QUESTION:

LORBIT=11 is probably the community "default" for generating projected band structures or projected density of states.
However, no dedicated section about what's actually being computed can be found.
One can only infer from pages like PROOUT(wiki/index.php/PROOUT), RPOCAR(wiki/index.php/PROCAR), LOCPROJ(wiki/index.php/LOCPROJ), LORBIT(wiki/index.php/LORBIT) that, for LORBIT=11, PAW projectors are used so that the projection is strictly within the PAW sphere (hence no need to set RWIGS).
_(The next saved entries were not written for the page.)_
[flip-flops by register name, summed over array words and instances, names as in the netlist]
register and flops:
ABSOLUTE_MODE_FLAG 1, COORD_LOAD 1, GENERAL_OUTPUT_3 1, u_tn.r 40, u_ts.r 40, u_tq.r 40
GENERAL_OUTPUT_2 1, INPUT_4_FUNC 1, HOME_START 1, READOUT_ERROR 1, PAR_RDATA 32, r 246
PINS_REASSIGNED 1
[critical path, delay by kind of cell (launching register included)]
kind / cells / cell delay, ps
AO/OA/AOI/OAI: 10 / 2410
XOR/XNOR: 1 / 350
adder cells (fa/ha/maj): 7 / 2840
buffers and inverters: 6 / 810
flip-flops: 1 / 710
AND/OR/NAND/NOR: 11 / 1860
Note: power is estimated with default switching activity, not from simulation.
==> config.mk <==
export PLATFORM = sky130hd
export DESIGN_NAME = mmdec_decoder
export DESIGN_NICKNAME = d
export VERILOG_FILES = /design/src/mmdec_pkg.sv /design/src/mmdec_ram_power.sv /design/src/mmdec_decoder.sv
export VERILOG_INCLUDE_DIRS = /design/src
export SDC_FILE = /design/constraint.sdc
export NUM_CORES = 1
export LEC_CHECK = 0
export ABC_AREA = 1
export BUFFER_PORTS_ARGS = -buffer_cell sky130_fd_sc_hd__buf_2
export CAP_MARGIN = 20
export CORE_ASPECT_RATIO = 1.25
export CORE_MARGIN = 8
export CORE_UTILIZATION = 42
export CTS_CLUSTER_SIZE = 20
export DETAILED_ROUTE_END_ITERATION = 10
export GPL_TIMING_DRIVEN = 1
export PLACE_DENSITY = 0.82
export SKIP_CTS_REPAIR_TIMING = 1
export SYNTH_ARGS = -nofsm -noshare
export SYNTH_HDL_FRONTEND = slang
export SYNTH_SLANG_ARGS = --single-unit
==> constraint.sdc <==
create_clock -name sys_clk -period 1.3 [get_ports sys_clk]
set_clock_uncertainty 0.1 [all_clocks]
set_input_delay 0 -clock sys_clk [delete_from_list [all_inputs] [get_ports sys_clk]]
set_output_delay 0 -clock sys_clk [all_outputs]
set_load 0.005 [all_outputs]
==> src/mmdec_map.svh <==
/*
 Address map, segment sizes and reset values for the memory map decoder.
 Included by the RAM power and decoder files, not by the package; definitions only.
*/
`ifndef MMDEC_MAP_SVH
`define MMDEC_MAP_SVH

`define MMDEC_PERIPH_LO   16'h0000
`define MMDEC_PERIPH_HI   16'h0fff
`define MMDEC_BOOT_LO     16'h1000
`define MMDEC_BOOT_HI     16'h17ff
`define MMDEC_INFO_LO     16'h1800
`define MMDEC_INFO_HI     16'h19ff
`define MMDEC_DESC_LO     16'h1a00
`define MMDEC_DESC_HI     16'h1aff
`define MMDEC_DESC1_LO    16'h1a80
`define MMDEC_RAM_LO      16'h1c00
`define MMDEC_RAM_HI      16'h2bff
`define MMDEC_RAM1_LO     16'h2400
`define MMDEC_MAIN_LO     16'h8000
`define MMDEC_MAIN_HI     16'hffff
`define MMDEC_VECT_LO     16'hff80
`define MMDEC_SNMI_VECT   16'hfffc
`define MMDEC_BOOT_SHIFT  9
`define MMDEC_INFO_SHIFT  7
`define MMDEC_MAIN_SHIFT  9
`define MMDEC_VMA_INDEX   8'h0c
`define MMDEC_RAM_PD_RST  2'h0
`define MMDEC_LOCKA_RST   1'b1

`endif

==> src/mmdec_pkg.sv <==
/*
 Types shared by the memory map decoder.
 Assumes mmdec_map.svh sits in the same folder.
*/
package mmdec_pkg;
	typedef enum logic [3:0] {
		MMDEC_R_NONE   = 4'h0,
		MMDEC_R_PERIPH = 4'h1,
		MMDEC_R_BOOT   = 4'h2,
		MMDEC_R_INFO   = 4'h3,
		MMDEC_R_DESC   = 4'h4,
		MMDEC_R_RAM    = 4'h5,
		MMDEC_R_MAIN   = 4'h6
	} mmdec_region_t;

	typedef enum logic [2:0] {
		MMDEC_OP_NONE  = 3'h0,
		MMDEC_OP_PROG  = 3'h1,
		MMDEC_OP_SEG   = 3'h2,
		MMDEC_OP_MASS  = 3'h3,
		MMDEC_OP_ALL   = 3'h4
	} mmdec_flash_op_t;

	typedef enum logic [1:0] {
		MMDEC_W_BYTE = 2'h0,
		MMDEC_W_WORD = 2'h1,
		MMDEC_W_LONG = 2'h2
	} mmdec_width_t;
endpackage

==> src/mmdec_ram_power.sv <==
/*
 RAM sector power control: off, retention or active for each sector.
 Assumes the decoder supplies one-cycle access strobes per sector.
*/
`timescale 1ns/1ps
`include "mmdec_map.svh"

module mmdec_ram_power #(
	parameter int SECTORS = 2
) (
	input  wire logic               sys_clk,
	input  wire logic               rst,
	input  wire logic [SECTORS-1:0] sectorOff,
	input  wire logic [SECTORS-1:0] sectorHit,
	output logic      [SECTORS-1:0] sectorActive_reg,
	output logic      [SECTORS-1:0] sectorRetain_reg,
	output logic      [SECTORS-1:0] sectorClear_reg
);
	// Disabled sector loses data; clear pulse tells the array to drop it
	always_ff @(posedge sys_clk) begin
		if (rst) begin
			sectorActive_reg <= '0;
			sectorRetain_reg <= '1;
			sectorClear_reg  <= '0;
		end else begin
			sectorActive_reg <= sectorHit & ~sectorOff; // RQ15
			sectorRetain_reg <= ~sectorHit & ~sectorOff; // RQ15
			sectorClear_reg  <= sectorOff & (sectorRetain_reg | sectorActive_reg); // RQ14
		end
	end

	property p_idle_retains;
		@(posedge sys_clk) disable iff (rst)
		!sectorHit[0] && !sectorOff[0] |=> sectorRetain_reg[0] && !sectorActive_reg[0];
	endproperty
	a_idle_retains: assert property (p_idle_retains) // RQ15
		else $error("Idle sector not in retention");
	property p_off_drops;
		@(posedge sys_clk) disable iff (rst)
		sectorOff[0] |=> !sectorRetain_reg[0] && !sectorActive_reg[0];
	endproperty
	a_off_drops: assert property (p_off_drops) // RQ14
		else $error("Disabled sector still powered");
endmodule // mmdec_ram_power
However, after some digging, I find that in subroutine SPHPRO_FAST in sphpro.F, the actual projection coefficient has a prefactor PP%QTOT:
CSUM(NB,NK,II)=W%CPROJ(LMIND,NB,NK,ISP)*PP%QTOT(LP,L)*GCONJG(W%CPROJ(LMIND_,NB,NK,ISP))
this prefactor is calculated in `RAD_CHECK_QPAW` in radial.F during initialization and apparently is the radial distribution of the AE radial wavefunction (dot r and squared, read from POTCAR) integrated up to the PAW cutoff radius.
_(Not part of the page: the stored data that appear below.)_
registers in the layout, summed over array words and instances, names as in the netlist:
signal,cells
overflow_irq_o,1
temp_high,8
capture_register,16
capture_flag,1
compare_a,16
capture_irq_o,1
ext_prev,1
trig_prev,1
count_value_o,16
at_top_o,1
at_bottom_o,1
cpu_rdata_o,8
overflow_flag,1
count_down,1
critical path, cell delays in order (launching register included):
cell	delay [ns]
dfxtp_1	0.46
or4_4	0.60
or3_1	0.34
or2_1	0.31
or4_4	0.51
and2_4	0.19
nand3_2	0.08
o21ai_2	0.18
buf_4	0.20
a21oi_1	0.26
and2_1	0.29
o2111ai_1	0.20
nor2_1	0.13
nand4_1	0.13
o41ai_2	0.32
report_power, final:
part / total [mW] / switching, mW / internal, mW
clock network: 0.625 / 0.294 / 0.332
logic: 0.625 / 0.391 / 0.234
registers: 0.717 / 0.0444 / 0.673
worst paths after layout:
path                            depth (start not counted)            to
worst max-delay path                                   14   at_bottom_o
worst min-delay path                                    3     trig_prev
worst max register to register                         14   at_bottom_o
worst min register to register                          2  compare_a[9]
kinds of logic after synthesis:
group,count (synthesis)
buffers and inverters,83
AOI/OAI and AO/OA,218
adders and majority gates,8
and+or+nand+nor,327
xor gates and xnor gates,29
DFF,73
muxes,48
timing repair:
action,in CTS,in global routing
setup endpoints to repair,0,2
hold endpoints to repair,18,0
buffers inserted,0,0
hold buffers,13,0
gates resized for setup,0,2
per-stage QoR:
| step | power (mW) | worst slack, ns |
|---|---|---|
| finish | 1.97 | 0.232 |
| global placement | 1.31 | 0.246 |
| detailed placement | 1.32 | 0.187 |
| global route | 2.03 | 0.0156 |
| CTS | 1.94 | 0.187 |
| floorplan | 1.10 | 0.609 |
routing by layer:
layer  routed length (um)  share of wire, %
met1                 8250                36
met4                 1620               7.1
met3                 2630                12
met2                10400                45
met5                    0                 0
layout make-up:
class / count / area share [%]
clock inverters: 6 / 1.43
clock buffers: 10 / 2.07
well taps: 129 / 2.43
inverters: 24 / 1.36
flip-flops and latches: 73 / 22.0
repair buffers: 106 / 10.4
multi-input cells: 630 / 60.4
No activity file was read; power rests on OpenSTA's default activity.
From my understanding, W%CPROJ it self is the projection coefficient and one only need to square it to obtain a real number and I'm quite puzzled by the appearance of PP%QTOT.

BEHAVIOR:

For elements with very spread valence orbitals, this perfector effectively quench the projection coefficients.
For example, using Na_sv, an isolated atom calculation yields a projection coefficient of 0.024 for the 3s orbital while the projection coefficient is 0.99 for 2s.
Deleting this pp%QTOT from mentioned prompts the projection coefficient for the 3s orbital to 0.99, as one would expect from an isolated atom calculation.
P.S. this behavior seems to persist in LOCPROJ with the PAW projectors as the SPLINE fit in locproj.F includes OPTPROJ which is obtained from QTOT in SET_OPT_PROJ in paw.F.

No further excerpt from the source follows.